Miami homeless annex beds trigger downtown concerns
By Catherine Lackner
Miami's Homeless Assistance Center is gearing up to add as many as 55 more beds amid fears that more capacity may exacerbate the city's homeless situation.
The beds will be added at no cost to taxpayers, said Al Brown, the center's interim director and operations manager. Community activist Alvah Chapman raised construction funds privately from an undisclosed source and the Florida East Coast Railway donated land just west of the present shelter.
Groundbreaking on the addition is expected within 90 days and completion in six to eight months, Mr. Brown said.
The beds are being added to relieve the 350-bed shelter of overcrowding that sometimes hamstrings it, meaning street people must remain homeless until a bed becomes available.
According to a county agreement crafted when the homeless program was inaugurated, the Miami center cannot transfer homeless people to the Homeless Assistance Center in South Dade, nor can the south center transfer clients north. That will change, however, with the new beds, Mr. Brown said.
Though preference will always go to street people who live within the city, the center will be able to ship some of them out in exchange for keeping the additional beds operating and for accepting some clients from Miami-Dade.
The crucial question, say insiders, is: will the delicate balancing act work or will the Miami center quickly grow overcrowded?
Optimism struggled with cynicism when the issue was discussed among the directors of the Downtown Development Authority in mid-January.
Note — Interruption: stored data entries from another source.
**config.mk**
```make
export PLATFORM = sky130hd
export DESIGN_NAME = servo_panel_monitor_alarm_log
export DESIGN_NICKNAME = d
export VERILOG_FILES = /design/src/rtl/servo_panel_monitor_alarm_log.v
export VERILOG_INCLUDE_DIRS = /design/src /design/src/rtl
export SDC_FILE = /design/constraint.sdc
export NUM_CORES = 1
export LEC_CHECK = 0
export BUFFER_PORTS_ARGS = -buffer_cell sky130_fd_sc_hd__buf_2
export CAP_MARGIN = 20
export CORE_MARGIN = 2
export CORE_UTILIZATION = 33
export CTS_BUF_LIST = sky130_fd_sc_hd__clkbuf_8
export DETAILED_ROUTE_END_ITERATION = 8
export HOLD_SLACK_MARGIN = 0.15
export PLACE_DENSITY_LB_ADDON = 0.2
export SKIP_CTS_REPAIR_TIMING = 1
export SLEW_MARGIN = 20
export SYNTH_ARGS = -nofsm -noshare
export SYNTH_HDL_FRONTEND = slang
export SYNTH_SLANG_ARGS = --single-unit
export TNS_END_PERCENT = 10
```
**constraint.sdc**
```tcl
create_clock -name sys_clk -period 13.4 [get_ports sys_clk]
set_input_delay 0.67 -clock sys_clk [delete_from_list [all_inputs] [get_ports sys_clk]]
set_output_delay 0.67 -clock sys_clk [all_outputs]
set_load 0.01 [all_outputs]
```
"They've done a wonderful job, and they're a national role model," said Phil Yaffa, urging fellow board members to support the expansion.
Mr. Yaffa said he was approached by Mr. Chapman and "I agreed to support it. I think they deserve our trust."
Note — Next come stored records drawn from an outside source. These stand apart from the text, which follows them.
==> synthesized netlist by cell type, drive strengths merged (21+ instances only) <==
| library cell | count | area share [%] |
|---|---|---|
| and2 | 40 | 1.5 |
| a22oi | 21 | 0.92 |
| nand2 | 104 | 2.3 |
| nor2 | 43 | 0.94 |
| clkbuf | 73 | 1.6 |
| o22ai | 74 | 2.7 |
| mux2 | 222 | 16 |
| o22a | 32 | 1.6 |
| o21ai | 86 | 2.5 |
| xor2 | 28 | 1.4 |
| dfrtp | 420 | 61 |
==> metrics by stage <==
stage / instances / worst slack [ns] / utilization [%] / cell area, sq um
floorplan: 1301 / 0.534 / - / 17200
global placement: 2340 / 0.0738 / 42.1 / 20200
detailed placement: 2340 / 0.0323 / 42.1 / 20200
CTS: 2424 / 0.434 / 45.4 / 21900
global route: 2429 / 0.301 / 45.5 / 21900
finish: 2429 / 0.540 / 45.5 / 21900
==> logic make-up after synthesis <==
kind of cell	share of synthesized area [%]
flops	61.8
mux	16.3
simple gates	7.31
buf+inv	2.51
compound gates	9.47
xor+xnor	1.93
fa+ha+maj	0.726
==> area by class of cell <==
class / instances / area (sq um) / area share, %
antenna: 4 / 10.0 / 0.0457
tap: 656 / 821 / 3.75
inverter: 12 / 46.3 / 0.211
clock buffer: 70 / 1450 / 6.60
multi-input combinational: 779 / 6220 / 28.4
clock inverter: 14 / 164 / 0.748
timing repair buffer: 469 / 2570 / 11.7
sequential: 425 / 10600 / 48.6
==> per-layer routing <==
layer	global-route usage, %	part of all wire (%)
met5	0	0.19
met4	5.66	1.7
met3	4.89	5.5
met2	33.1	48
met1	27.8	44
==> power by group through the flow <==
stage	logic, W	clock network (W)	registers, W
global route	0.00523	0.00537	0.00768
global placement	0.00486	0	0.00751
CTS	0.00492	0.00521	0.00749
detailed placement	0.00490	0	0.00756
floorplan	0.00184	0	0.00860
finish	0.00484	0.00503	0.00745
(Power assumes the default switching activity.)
**config.mk**
```make
export PLATFORM = sky130hd
export DESIGN_NAME = aup_top
export DESIGN_NICKNAME = d
export VERILOG_FILES = /design/src/include/aup_pkg.sv /design/src/design/aup_arbiter.sv /design/src/design/aup_top.sv
export VERILOG_INCLUDE_DIRS = /design/src /design/src/include
export SDC_FILE = /design/constraint.sdc
export NUM_CORES = 1
export LEC_CHECK = 0
export BUFFER_PORTS_ARGS = -buffer_cell sky130_fd_sc_hd__buf_4
export CAP_MARGIN = 25
export CORE_AREA = 2 2 122 124
export CTS_CLUSTER_SIZE = 10
export DETAILED_ROUTE_END_ITERATION = 10
export DIE_AREA = 0 0 124 126
export PLACE_DENSITY = 0.8
export SLEW_MARGIN = 20
export SYNTH_ARGS = -nofsm -noshare
export SYNTH_HDL_FRONTEND = slang
export SYNTH_HIERARCHICAL = 1
export SYNTH_SLANG_ARGS = --single-unit
```
**constraint.sdc**
```tcl
create_clock -name clk -period 1.8 [get_ports clk]
set_input_delay 0.09 -clock clk [delete_from_list [all_inputs] [get_ports clk]]
set_output_delay 0.09 -clock clk [all_outputs]
set_load 0.05 [all_outputs]
```
--- src/opg_decode.sv ---
`timescale 1ns/1ns
`include "opg_params.svh"
// Quantizes the three measured resistances into the settings word.
module opg_decode
  import opg_pkg::*;
(
  input  wire logic [15:0]   i_set1_res,
  input  wire logic [15:0]   i_set2_res,
  input  wire logic          i_set2_open,
  input  wire logic [15:0]   i_out_res,
  output opg_settings_t      o_settings
);
  localparam logic [255:0] BURST_TBL = `OPG_BURST_TABLE;

  // Index of the first band the value falls under, nearest code wins.
  function automatic logic [2:0] band8(input logic [15:0] v,
                                       input logic [111:0] b);
    logic [2:0] k;
    k = 3'h7;
    for (int i = 6; i >= 0; i--) begin
      if (v < b[i*16 +: 16]) begin
        k = 3'(i);
      end
    end
    return k;
  endfunction : band8

  logic [2:0] s1;
  logic [2:0] s2;
  logic [2:0] so;
  logic [3:0] s1p;
  logic [4:0] idx;

  // Decode of the three resistors; every field is a pure function of them.
  always_comb begin
    s1 = band8(i_set1_res, {`OPG_SET1_B7, `OPG_SET1_B6, `OPG_SET1_B5,
               `OPG_SET1_B4, `OPG_SET1_B3, `OPG_SET1_B2, `OPG_SET1_B1});
    s1p = (i_set1_res < `OPG_SET1_B0) ? 4'h0 : {1'b0, s1} + 4'h1;
    s2 = i_set2_open ? 3'h7 : band8(i_set2_res, {`OPG_SET2_B6,
         `OPG_SET2_B5, `OPG_SET2_B4, `OPG_SET2_B3, `OPG_SET2_B2,
         `OPG_SET2_B1, `OPG_SET2_B0});
    so = band8(i_out_res, {16'hFFFF, 16'hFFFF, 16'hFFFF, 16'hFFFF,
               `OPG_OUT_B2, `OPG_OUT_B1, `OPG_OUT_B0});
    o_settings = '0;
    o_settings.no_start = (i_set1_res < `OPG_SET1_SHORT); // [RQ8]
    o_settings.opp_infinite = (s1p == 4'h0); // [RQ9]
    // Band s1 counts the timed codes upward: odd bands take the short
    // timer, bands 2-3 and 6-7 the low level, bands 4-7 the latch.
    o_settings.cap_200 = (s1p == 4'h0) | ~s1[1]; // [RQ4]
    o_settings.lvl_175 = ~s1[1]; // [RQ10]
    o_settings.timer_long = ~s1[0]; // [RQ10]
    o_settings.latched = s1[2]; // [RQ11]
    // Fast rates are the small resistors.
    o_settings.burst_rate = 2'h3 - so[1:0]; // [RQ7]
    o_settings.lpm_level = s2[2:1]; // [RQ13]
    idx = {s2, o_settings.burst_rate};
    o_settings.burst_level =
      BURST_TBL[(8'h1F - {3'h0, idx}) * 8 +: 8]; // [RQ14]
  end
endmodule : opg_decode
"I think we're going to cause a bigger and bigger problem in the City of Miami," said board member Sergio Rok. "I oppose 100% opening this up to Miami-Dade County. The police tell us we don't have enough beds now."
The only real solution, he said, is to have three shelters one downtown, one in South Dade and one in North Dade. That was the plan when the homeless program was initiated, but so far only two centers exist.
"We don't have enough beds because we can't take people south," said Willy Gort, Miami commissioner and authority chairman.
Still, he said, "we have to be careful. We have to make sure the City of Miami homeless have the highest priority" at the center, so that street people from other areas are taken to the other facility if necessary.
"I'm happy to discuss this," said board member Jack Peeples, "but let's look at the demographics."
The very nature of homelessness means it's hard to classify a street person's address, he said. But somehow, the vast majority of the homeless seem to end up in the city, he said, and having more beds "would allow us to take the homeless here to Homestead."
The authority agreed to take no position but discuss the matter at a subsequent meeting.
Meanwhile, Mr. Brown stressed that the Miami homeless shelter is not a warehouse. The center boasts an enviable 56% success rate, he said, meaning that more than half of the 20,000 people who have passed through its doors have "gone on to the next step" rather than going back out onto the streets. Nine community agencies are housed under its roof, a one-stop shop for people looking to rejoin society.
The center requires that clients get health care, enroll in mental health counseling and vocational training, and "map out a plan" to return to independent living. Child care is provided while parents work or take classes.
A new program reunites families when a homeless person has relatives in another city who are willing to take him or her in.
"If they can give us a phone number and we verify that there is someone who will accept that person," Mr. Brown said, "we buy a one-way ticket for them. It's a way to renew their lives."